Wonder of Wonders: Our Review Of ‘Heading Home: The Tale of Team Israel’

Posted in Movies, Theatrical by - March 22, 2019
Wonder of Wonders: Our Review Of ‘Heading Home: The Tale of Team Israel’

The sign of a truly strong documentary is that it can engage with an audience that is not already predisposed to be interested in the film’s subject matter. Such is the case with Heading Home: The Tale of Team Israel, a doc that chronicles the events of Team Israel and its first time competing in the World Baseball Classic in 2017.

Admittedly, I have never been a big fan of professional baseball, and, prior to this film, was unaware of the World Baseball Classic itself.

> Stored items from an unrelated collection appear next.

**src/hw/rtl/chl_ram.sv**
```systemverilog
`default_nettype none
module chl_ram #(
   parameter int WIDTH = 8,
   parameter int DEPTH = 16
) (
   input  wire logic                     clock,
   input  wire logic                     we,
   input  wire logic [$clog2(DEPTH)-1:0] waddr,
   input  wire logic [WIDTH-1:0]         wdata,
   input  wire logic [$clog2(DEPTH)-1:0] raddr,
   output logic      [WIDTH-1:0]         rdata
);

   logic [WIDTH-1:0] mem [DEPTH];

   // One write port and one registered read port.
   always_ff @(posedge clock) begin
      if (we) begin
         mem[waddr] <= wdata;
      end
      rdata <= mem[raddr];
   end

endmodule
`default_nettype wire

```
[src/hw/rtl/chl_pkg.sv]
`default_nettype none
package chl_pkg;

   localparam int ENTRIES = 4096;
   localparam int IDX_W = $clog2(ENTRIES);
   localparam int LINK_W = IDX_W + 1;
   localparam int CNT_W = IDX_W + 1;
   localparam int NAME_W = 64;
   localparam int SIZE_W = 31;
   localparam int HASH_W = 32;
   localparam int ENTRY_W = NAME_W + SIZE_W + LINK_W;
   localparam logic [HASH_W-1:0] HASH_SEED = 32'd5381;
   localparam logic [LINK_W-1:0] LINK_NONE = {LINK_W{1'b1}};

   localparam logic REQ_LOAD = 1'b0;
   localparam logic REQ_LOOKUP = 1'b1;

   localparam logic REG_ENTRY_COUNT = 1'b0;
   localparam logic REG_HASHED_MODE = 1'b1;

   // Clears every byte after the first NUL so that equal names compare equal.
   function automatic logic [NAME_W-1:0] name_canon(input logic [NAME_W-1:0] n);
      logic [NAME_W-1:0] out;
      logic alive;
      out = '0;
      alive = 1'b1;
      for (int k = 0; k < 8; k++) begin
         if (n[8*k +: 8] == 8'd0) begin
            alive = 1'b0;
         end
         if (alive) begin
            out[8*k +: 8] = n[8*k +: 8];
         end
      end
      return out;
   endfunction

endpackage
`default_nettype wire

[src/hw/rtl/chl_hash_mod.sv]
`default_nettype none
module chl_hash_mod (
   input  wire logic                         clock,
   input  wire logic                         reset,
   input  wire logic                         start,
   input  wire logic [chl_pkg::NAME_W-1:0]   key,
   input  wire logic [chl_pkg::CNT_W-1:0]    divisor,
   output logic                              done,
   output logic      [chl_pkg::IDX_W-1:0]    bucket
);
   import chl_pkg::*;

   typedef enum logic [1:0] {ST_IDLE, ST_HASH, ST_MOD} state_type;

   state_type           state_ff, state_in;
   logic [HASH_W-1:0]   hash_ff, hash_in;
   logic [NAME_W-1:0]   key_ff, key_in;
   logic [CNT_W-1:0]    div_ff, div_in;
   logic [CNT_W-1:0]    rem_ff, rem_in;
   logic [2:0]          byte_ff, byte_in;
   logic [4:0]          bit_ff, bit_in;
   logic                done_ff, done_in;
   logic [CNT_W:0]      trial;

   // One byte of hash per cycle, then one remainder bit per cycle.
   always_comb begin
      state_in = state_ff;
      hash_in = hash_ff;
      key_in = key_ff;
      div_in = div_ff;
      rem_in = rem_ff;
      byte_in = byte_ff;
      bit_in = bit_ff;
      done_in = 1'b0;
      trial = {rem_ff, hash_ff[HASH_W-1]};
      case (state_ff)
         ST_IDLE: begin
            if (start) begin
               hash_in = HASH_SEED;
               key_in = key;
               div_in = divisor;
               byte_in = '0;
               state_in = ST_HASH;
            end
         end
         ST_HASH: begin
            if (key_ff[7:0] == 8'd0) begin
               rem_in = '0;
               bit_in = '0;
               state_in = ST_MOD;
            end else begin
               hash_in = ((hash_ff << 5) ^ hash_ff) ^ {24'd0, key_ff[7:0]};
               key_in = key_ff >> 8;
               byte_in = byte_ff + 3'd1;
               if (byte_ff == 3'd7) begin
                  rem_in = '0;
                  bit_in = '0;
                  state_in = ST_MOD;
               end
            end
         end
         ST_MOD: begin
            hash_in = hash_ff << 1;
            if (trial >= {1'b0, div_ff}) begin
               rem_in = CNT_W'(trial - {1'b0, div_ff});
            end else begin
               rem_in = CNT_W'(trial);
            end
            bit_in = bit_ff + 5'd1;
            if (bit_ff == 5'd31) begin
               done_in = 1'b1;
               state_in = ST_IDLE;
            end
         end
         default: state_in = ST_IDLE;
      endcase
   end

   always_ff @(posedge clock) begin
      if (reset) begin
         state_ff <= ST_IDLE;
         done_ff <= 1'b0;
      end else begin
         state_ff <= state_in;
         done_ff <= done_in;
      end
      hash_ff <= hash_in;
      key_ff <= key_in;
      div_ff <= div_in;
      rem_ff <= rem_in;
      byte_ff <= byte_in;
      bit_ff <= bit_in;
   end

   assign done = done_ff;
   assign bucket = rem_ff[IDX_W-1:0];

endmodule
`default_nettype wire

Directors Seth Kramer, Daniel A. Miller, and Jeremy Newberger wisely choose to let their subjects’ (ballplayers Corey Baker, Jeremy Bleich, Cody Decker, Sam Fuld, Ty Kelly, and Ryan Lavarnway, among others) personalities take centre-stage, giving the audience a group of guys that are affable, funny and humble gentlemen that one can’t help but be endeared to.

No, these men are not Israeli. Rather, they are Jewish-American athletes that, due to their heritage, qualify to play for Team Israel. Some of them played in the MLB, many of them are older and perhaps past their prime, but the joy they find in playing for their ancestral home is thoroughly infectious.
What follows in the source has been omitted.